[DATA PROVIDED Boundary: Start]

## src/clock_gen_params.svh

```systemverilog
// Byte indices, field positions, masks, reset values and bus constants of the control bank
`ifndef CLOCK_GEN_PARAMS_SVH
`define CLOCK_GEN_PARAMS_SVH

`define CG_BYTE_W           8
`define CG_BIT_CNT_W        4
`define CG_BITS_PER_BYTE    4'h8
`define CG_TARGET_ADDR      7'h69
`define CG_RW_READ          1'b1

`define CG_IDX_SPREAD       8'h00
`define CG_IDX_SE_EN        8'h01
`define CG_IDX_GFX_REQB     8'h02
`define CG_IDX_REF_EN       8'h03
`define CG_IDX_REQ_AC       8'h04
`define CG_IDX_VOLT_FREQ    8'h05
`define CG_IDX_DEVICE_ID    8'h06
`define CG_BLOCK_BYTES      8'h07

`define CG_RST_SPREAD       8'h00
`define CG_RST_SE_EN        8'hff
`define CG_RST_GFX_REQB     8'h30
`define CG_RST_REF_EN       8'hff
`define CG_RST_REQ_AC       8'h00
`define CG_RST_VOLT_FREQ    8'ha0
`define CG_RST_DEVICE_ID    8'h5a

`define CG_WMASK_SPREAD     8'hff
`define CG_WMASK_SE_EN      8'hff
`define CG_WMASK_GFX_REQB   8'h3a
`define CG_WMASK_REF_EN     8'hf5
`define CG_WMASK_REQ_AC     8'he7
`define CG_WMASK_VOLT_FREQ  8'hef

`define CG_BIT_FREQ_SOURCE  7
`define CG_BIT_GFX_SPREAD   6
`define CG_BIT_REF_SPREAD   5
`define CG_BIT_CPU_SPREAD   4
`define CG_BIT_GFX1_EN      5
`define CG_BIT_GFX0_EN      4
`define CG_BIT_B_OWNS_CRYSTAL_COPY_OUT_2  3
`define CG_BIT_B_OWNS_CRYSTAL_COPY_OUT_1  1
`define CG_BIT_REF5_EN      7
`define CG_BIT_REF4_EN      6
`define CG_BIT_REF3_EN      5
`define CG_BIT_CRYSTAL_COPY_OUT_2_EN      4
`define CG_BIT_CRYSTAL_COPY_OUT_1_EN      2
`define CG_BIT_CRYSTAL_COPY_OUT_0_EN      0
`define CG_BIT_A_OWNS_REF5  7
`define CG_BIT_A_OWNS_REF4  6
`define CG_BIT_A_OWNS_REF3  5
`define CG_BIT_C_OWNS_GFX1  2
`define CG_BIT_C_OWNS_GFX0  1
`define CG_BIT_C_OWNS_CRYSTAL_COPY_OUT_0  0
`define CG_LEVEL_MSB        7
`define CG_LEVEL_LSB        5
`define CG_FREQ_MSB         3
`define CG_STRAP_MSB        2

`endif

```

## src/clock_gen_pkg.sv

```systemverilog
// Types shared by the serial engine and the control bank
package clock_gen_pkg;
  typedef enum logic [2:0] {st_idle, st_addr, st_ack_out, st_wr, st_rd, st_ack_in} link_state_t;
  typedef enum logic [1:0] {ph_index, ph_count, ph_data} write_phase_t;
endpackage : clock_gen_pkg

```

## src/byte_link_if.sv

```systemverilog
// Byte-level carrier between the serial target engine and the control bank
interface byte_link_if;
  logic       start_seen;
  logic       wr_strobe;
  logic [7:0] wr_byte;
  logic       rd_req;
  logic [7:0] rd_byte;
  modport engine (output start_seen, output wr_strobe, output wr_byte, output rd_req,
                  input rd_byte);
  modport bank   (input start_seen, input wr_strobe, input wr_byte, input rd_req,
                  output rd_byte);
endinterface : byte_link_if

```

## src/clock_gen_control_bank.sv

```systemverilog
// Serially programmed control bank of the clock generator with output run gating
// Functional notes
// - Bit seven picks strap or software frequency
// - Three independent per-group spread enables, reset off
// - Four-bit processor select; low bits from straps
// - Byte one: single-ended output enables, reset on
// - Graphics pair enables, reset enabled
// - Second request pin may own reference pairs two, one
// - Master reference enables override request pins
// - First request pin may own pairs five to three
// - Third request pin may own graphics pairs, pair zero
// - Three-bit drive level, reset gives 0.8V
// - Four-bit reference frequency select, reset zero
// - Fixed read-only device identifier
// - Block write: index, count, data bytes acknowledged
// - Block read: count then consecutive bytes
`include "clock_gen_params.svh"
module clock_gen_control_bank
  import clock_gen_pkg::*;
#(
  parameter logic [7:0] READ_COUNT = `CG_BLOCK_BYTES,
  parameter logic [7:0] DEVICE_ID  = `CG_RST_DEVICE_ID  // Arbitrary value
)
(
  input  wire logic       ref_clk,
  input  wire logic       nrst,
  input  wire logic       ce,
  input  wire logic       smb_clk,
  input  wire logic       smb_data_in,
  output logic            smb_data_out,
  output logic            smb_data_oe,
  input  wire logic [2:0] strap_freq_select,
  input  wire logic       clock_request_first_n,
  input  wire logic       clock_request_second_n,
  input  wire logic       clock_request_third_n,
  output logic            freq_source_select,
  output logic [3:0]      processor_freq_select,
  output logic            graphics_spread_enable,
  output logic            periph_ref_spread_enable,
  output logic            processor_spread_enable,
  output logic [7:0]      single_ended_run,
  output logic [1:0]      graphics_pair_run,
  output logic [5:0]      periph_ref_pair_run,
  output logic [2:0]      drive_level_select,
  output logic [3:0]      periph_ref_freq_select
);
  byte_link_if link ();

  write_phase_t  phase;
  logic [7:0]    index;
  logic [7:0]    count_left;
  logic          rd_first;
  logic          wr_commit;
  logic          strap_taken;
  logic [2:0]    strap_latched;
  logic [7:0]    spread_and_cpu_freq_select;
  logic [7:0]    single_ended_output_enables;
  logic [7:0]    graphics_enable_and_request_b_map;
  logic [7:0]    reference_pair_master_enables;
  logic [7:0]    request_a_c_assignment;
  logic [7:0]    voltage_and_reference_freq_select;

  smbus_target_engine u_engine (
    .ref_clk     (ref_clk),
    .nrst        (nrst),
    .ce          (ce),
    .smb_clk     (smb_clk),
    .smb_data_in (smb_data_in),
    .smb_data_oe (smb_data_oe),
    .link        (link.engine)
  );

  // Open-drain line: only ever pulled low
  assign smb_data_out = 1'b0;

  // Reserved bits keep their fixed value whatever the host writes
  function automatic logic [7:0] merge(input logic [7:0] old_val,
                                       input logic [7:0] new_val,
                                       input logic [7:0] wmask);
    merge = (old_val & ~wmask) | (new_val & wmask);
  endfunction : merge

  // Owned outputs wait for their request
  function automatic logic gate(input logic en,
                                input logic owned,
                                input logic req_n);
    gate = en & (~owned | ~req_n);
  endfunction : gate

  // Unused indices read zero
  // Identifier is fixed, writes miss it
  function automatic logic [7:0] read_mux(input logic [7:0] idx);
    unique case (idx)
      `CG_IDX_SPREAD:    read_mux = spread_and_cpu_freq_select;
      `CG_IDX_SE_EN:     read_mux = single_ended_output_enables;
      `CG_IDX_GFX_REQB:  read_mux = graphics_enable_and_request_b_map;
      `CG_IDX_REF_EN:    read_mux = reference_pair_master_enables;
      `CG_IDX_REQ_AC:    read_mux = request_a_c_assignment;
      `CG_IDX_VOLT_FREQ: read_mux = voltage_and_reference_freq_select;
      `CG_IDX_DEVICE_ID: read_mux = DEVICE_ID;
      default:           read_mux = 8'h00;
    endcase
  endfunction : read_mux

  // Surplus bytes are acked, then dropped
  assign wr_commit = link.wr_strobe && phase == ph_data
                     && count_left != 8'h00;

  // Block framing: a start always re-arms the index phase, so a repeated start reads from N
  always_ff @(posedge ref_clk or negedge nrst) begin
    if (!nrst) begin
      phase      <= ph_index;
      index      <= 8'h00;
      count_left <= 8'h00;
    end else if (ce) begin
      if (link.start_seen) begin
        phase <= ph_index;
      end else if (link.wr_strobe) begin
        unique case (phase)
          ph_index: begin
            index <= link.wr_byte;
            phase <= ph_count;
          end
          ph_count: begin
            count_left <= link.wr_byte;
            phase      <= ph_data;
          end
          ph_data: begin
            if (count_left != 8'h00) begin
              index      <= index + 8'h01;
              count_left <= count_left - 8'h01;
            end
          end
          default: begin
            phase <= ph_index;
          end
        endcase
      end else if (link.rd_req && !rd_first) begin
        // Count byte leaves the index alone
        index <= index + 8'h01;
      end
    end
  end

  // Read path: first byte of a read is the count, then bytes from the index onward
  always_ff @(posedge ref_clk or negedge nrst) begin
    if (!nrst) begin
      rd_first     <= 1'b1;
      link.rd_byte <= 8'h00;
    end else if (ce) begin
      if (link.start_seen) begin
        rd_first <= 1'b1;
      end else if (link.rd_req) begin
        rd_first <= 1'b0;
        if (rd_first) begin
          link.rd_byte <= READ_COUNT;
        end else begin
          link.rd_byte <= read_mux(index);
        end
      end
    end
  end

  // Straps land once, on the first enabled edge after reset release
  // Own copy, so host writes cannot move it
  always_ff @(posedge ref_clk or negedge nrst) begin
    if (!nrst) begin
      strap_taken   <= 1'b0;
      strap_latched <= 3'h0;
    end else if (ce) begin
      strap_taken <= 1'b1;
      if (!strap_taken) begin
        strap_latched <= strap_freq_select;
      end
    end
  end

  // Host write beats the strap load
  always_ff @(posedge ref_clk or negedge nrst) begin
    if (!nrst) begin
      spread_and_cpu_freq_select <= `CG_RST_SPREAD;
    end else if (ce) begin
      if (wr_commit && index == `CG_IDX_SPREAD) begin
        spread_and_cpu_freq_select <= merge(spread_and_cpu_freq_select, link.wr_byte,
                                            `CG_WMASK_SPREAD);
      end else if (!strap_taken) begin
        spread_and_cpu_freq_select[`CG_STRAP_MSB:0] <= strap_freq_select;
      end
    end
  end

  always_ff @(posedge ref_clk or negedge nrst) begin
    if (!nrst) begin
      single_ended_output_enables <= `CG_RST_SE_EN;
    end else if (ce && wr_commit && index == `CG_IDX_SE_EN) begin
      single_ended_output_enables <= merge(single_ended_output_enables, link.wr_byte,
                                           `CG_WMASK_SE_EN);
    end
  end

  always_ff @(posedge ref_clk or negedge nrst) begin
    if (!nrst) begin
      graphics_enable_and_request_b_map <= `CG_RST_GFX_REQB;
    end else if (ce && wr_commit && index == `CG_IDX_GFX_REQB) begin
      graphics_enable_and_request_b_map <= merge(graphics_enable_and_request_b_map,
                                                 link.wr_byte, `CG_WMASK_GFX_REQB);
    end
  end

  // Reserved bits 3 and 1 stay set
  always_ff @(posedge ref_clk or negedge nrst) begin
    if (!nrst) begin
      reference_pair_master_enables <= `CG_RST_REF_EN;
    end else if (ce && wr_commit && index == `CG_IDX_REF_EN) begin
      reference_pair_master_enables <= merge(reference_pair_master_enables, link.wr_byte,
                                             `CG_WMASK_REF_EN);
    end
  end

  always_ff @(posedge ref_clk or negedge nrst) begin
    if (!nrst) begin
      request_a_c_assignment <= `CG_RST_REQ_AC;
    end else if (ce && wr_commit && index == `CG_IDX_REQ_AC) begin
      request_a_c_assignment <= merge(request_a_c_assignment, link.wr_byte,
                                      `CG_WMASK_REQ_AC);
    end
  end

  always_ff @(posedge ref_clk or negedge nrst) begin
    if (!nrst) begin
      voltage_and_reference_freq_select <= `CG_RST_VOLT_FREQ;
    end else if (ce && wr_commit && index == `CG_IDX_VOLT_FREQ) begin
      voltage_and_reference_freq_select <= merge(voltage_and_reference_freq_select,
                                                 link.wr_byte, `CG_WMASK_VOLT_FREQ);
    end
  end

  // Control outputs; processor select falls back to the latched straps while source is 0
  always_ff @(posedge ref_clk or negedge nrst) begin
    if (!nrst) begin
      freq_source_select       <= 1'b0;
      processor_freq_select    <= 4'h0;
      graphics_spread_enable   <= 1'b0;
      periph_ref_spread_enable <= 1'b0;
      processor_spread_enable  <= 1'b0;
      drive_level_select       <= 3'h5;
      periph_ref_freq_select   <= 4'h0;
    end else if (ce) begin
      freq_source_select <= spread_and_cpu_freq_select[`CG_BIT_FREQ_SOURCE];
      if (spread_and_cpu_freq_select[`CG_BIT_FREQ_SOURCE]) begin
        processor_freq_select <= spread_and_cpu_freq_select[`CG_FREQ_MSB:0];
      end else begin
        processor_freq_select <= {1'b0, strap_latched};
      end
      graphics_spread_enable   <= spread_and_cpu_freq_select[`CG_BIT_GFX_SPREAD];
      periph_ref_spread_enable <= spread_and_cpu_freq_select[`CG_BIT_REF_SPREAD];
      processor_spread_enable  <= spread_and_cpu_freq_select[`CG_BIT_CPU_SPREAD];
      drive_level_select       <=
        voltage_and_reference_freq_select[`CG_LEVEL_MSB:`CG_LEVEL_LSB];
      periph_ref_freq_select   <= voltage_and_reference_freq_select[`CG_FREQ_MSB:0];
    end
  end

  // Output run gating: master enable first, then the owning request pin if any
  always_ff @(posedge ref_clk or negedge nrst) begin
    if (!nrst) begin
      // Run outputs start enabled
      single_ended_run    <= `CG_RST_SE_EN;
      graphics_pair_run   <= 2'h3;
      periph_ref_pair_run <= 6'h3f;
    end else if (ce) begin
      single_ended_run <= single_ended_output_enables;
      graphics_pair_run[1] <= gate(graphics_enable_and_request_b_map[`CG_BIT_GFX1_EN],
                                   request_a_c_assignment[`CG_BIT_C_OWNS_GFX1],
                                   clock_request_third_n);
      graphics_pair_run[0] <= gate(graphics_enable_and_request_b_map[`CG_BIT_GFX0_EN],
                                   request_a_c_assignment[`CG_BIT_C_OWNS_GFX0],
                                   clock_request_third_n);
      periph_ref_pair_run[5] <= gate(reference_pair_master_enables[`CG_BIT_REF5_EN],
                                     request_a_c_assignment[`CG_BIT_A_OWNS_REF5],
                                     clock_request_first_n);
      periph_ref_pair_run[4] <= gate(reference_pair_master_enables[`CG_BIT_REF4_EN],
                                     request_a_c_assignment[`CG_BIT_A_OWNS_REF4],
                                     clock_request_first_n);
      periph_ref_pair_run[3] <= gate(reference_pair_master_enables[`CG_BIT_REF3_EN],
                                     request_a_c_assignment[`CG_BIT_A_OWNS_REF3],
                                     clock_request_first_n);
      periph_ref_pair_run[2] <= gate(reference_pair_master_enables[`CG_BIT_CRYSTAL_COPY_OUT_2_EN],
                                     graphics_enable_and_request_b_map[`CG_BIT_B_OWNS_CRYSTAL_COPY_OUT_2],
                                     clock_request_second_n);
      periph_ref_pair_run[1] <= gate(reference_pair_master_enables[`CG_BIT_CRYSTAL_COPY_OUT_1_EN],
                                     graphics_enable_and_request_b_map[`CG_BIT_B_OWNS_CRYSTAL_COPY_OUT_1],
                                     clock_request_second_n);
      periph_ref_pair_run[0] <= gate(reference_pair_master_enables[`CG_BIT_CRYSTAL_COPY_OUT_0_EN],
                                     request_a_c_assignment[`CG_BIT_C_OWNS_CRYSTAL_COPY_OUT_0],
                                     clock_request_third_n);
    end
  end
endmodule : clock_gen_control_bank

```

## src/smbus_target_engine.sv

```systemverilog
// Bit-level serial target: start/stop detection, address match, byte shift and acknowledge
`include "clock_gen_params.svh"
module smbus_target_engine
  import clock_gen_pkg::*;
(
  input  wire logic  ref_clk,
  input  wire logic  nrst,
  input  wire logic  ce,
  input  wire logic  smb_clk,
  input  wire logic  smb_data_in,
  output logic       smb_data_oe,
  byte_link_if.engine link
);
  link_state_t                  state;
  logic [`CG_BYTE_W-1:0]        shreg;
  logic [`CG_BIT_CNT_W-1:0]     cnt;
  logic                         is_read;
  logic                         got_ack;
  logic                         clk_q;
  logic                         data_q;
  logic                         rise;
  logic                         fall;
  logic                         start_det;
  logic                         stop_det;

  always_ff @(posedge ref_clk or negedge nrst) begin
    if (!nrst) begin
      clk_q  <= 1'b1;
      data_q <= 1'b1;
    end else if (ce) begin
      clk_q  <= smb_clk;
      data_q <= smb_data_in;
    end
  end

  assign rise      = smb_clk & ~clk_q;
  assign fall      = ~smb_clk & clk_q;
  assign start_det = smb_clk & clk_q & data_q & ~smb_data_in;
  assign stop_det  = smb_clk & clk_q & ~data_q & smb_data_in;

  // Drive is set only on falling edges; a start or stop releases it, the one change made while clock is high
  always_ff @(posedge ref_clk or negedge nrst) begin
    if (!nrst) begin
      state       <= st_idle;
      shreg       <= '0;
      cnt         <= '0;
      is_read     <= 1'b0;
      got_ack     <= 1'b0;
      smb_data_oe <= 1'b0;
    end else if (ce) begin
      if (stop_det) begin
        state       <= st_idle;
        smb_data_oe <= 1'b0;
      end else if (start_det) begin
        state       <= st_addr;
        cnt         <= '0;
        smb_data_oe <= 1'b0;
      end else if (rise) begin
        if (state == st_addr || state == st_wr) begin
          shreg <= {shreg[`CG_BYTE_W-2:0], smb_data_in};
          cnt   <= cnt + 1'b1;
        end else if (state == st_rd) begin
          cnt <= cnt + 1'b1;
        end else if (state == st_ack_in) begin
          got_ack <= ~smb_data_in;
        end
      end else if (fall) begin
        unique case (state)
          st_idle: begin
            smb_data_oe <= 1'b0;
          end
          st_addr: begin
            if (cnt == `CG_BITS_PER_BYTE) begin
              if (shreg[`CG_BYTE_W-1:1] == `CG_TARGET_ADDR) begin
                state       <= st_ack_out;
                is_read     <= shreg[0] == `CG_RW_READ;
                smb_data_oe <= 1'b1;
              end else begin
                state <= st_idle;
              end
            end
          end
          st_wr: begin
            if (cnt == `CG_BITS_PER_BYTE) begin
              state       <= st_ack_out;
              smb_data_oe <= 1'b1;
            end
          end
          st_ack_out: begin
            cnt <= '0;
            if (is_read) begin
              state       <= st_rd;
              shreg       <= {link.rd_byte[`CG_BYTE_W-2:0], 1'b0};
              smb_data_oe <= ~link.rd_byte[`CG_BYTE_W-1];
            end else begin
              state       <= st_wr;
              smb_data_oe <= 1'b0;
            end
          end
          st_rd: begin
            if (cnt == `CG_BITS_PER_BYTE) begin
              state       <= st_ack_in;
              smb_data_oe <= 1'b0;
            end else begin
              shreg       <= {shreg[`CG_BYTE_W-2:0], 1'b0};
              smb_data_oe <= ~shreg[`CG_BYTE_W-1];
            end
          end
          st_ack_in: begin
            cnt <= '0;
            if (got_ack) begin
              state       <= st_rd;
              shreg       <= {link.rd_byte[`CG_BYTE_W-2:0], 1'b0};
              smb_data_oe <= ~link.rd_byte[`CG_BYTE_W-1];
            end else begin
              state <= st_idle;
            end
          end
        endcase
      end
    end
  end

  // Byte events for the bank; rd_req leaves at least one bus half period to prepare rd_byte
  always_ff @(posedge ref_clk or negedge nrst) begin
    if (!nrst) begin
      link.start_seen <= 1'b0;
      link.wr_strobe  <= 1'b0;
      link.wr_byte    <= '0;
      link.rd_req     <= 1'b0;
    end else if (ce) begin
      link.start_seen <= start_det;
      link.wr_strobe  <= fall && !start_det && !stop_det && state == st_wr
                         && cnt == `CG_BITS_PER_BYTE;
      link.rd_req     <= (fall && !start_det && !stop_det && state == st_addr
                          && cnt == `CG_BITS_PER_BYTE
                          && shreg[`CG_BYTE_W-1:1] == `CG_TARGET_ADDR
                          && shreg[0] == `CG_RW_READ)
                         || (rise && !start_det && !stop_det && state == st_ack_in
                             && !smb_data_in);
      if (fall && state == st_wr && cnt == `CG_BITS_PER_BYTE) begin
        link.wr_byte <= shreg;
      end
    end
  end
endmodule : smbus_target_engine

```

[DATA PROVIDED Boundary: End]

▶ **WHAT TO PRODUCE**: Starting from the records above, copy each line where the string "endfunction" is found.

▶ **RESPONSE TO THE EXERCISE**:
  endfunction : merge
  endfunction : gate
  endfunction : read_mux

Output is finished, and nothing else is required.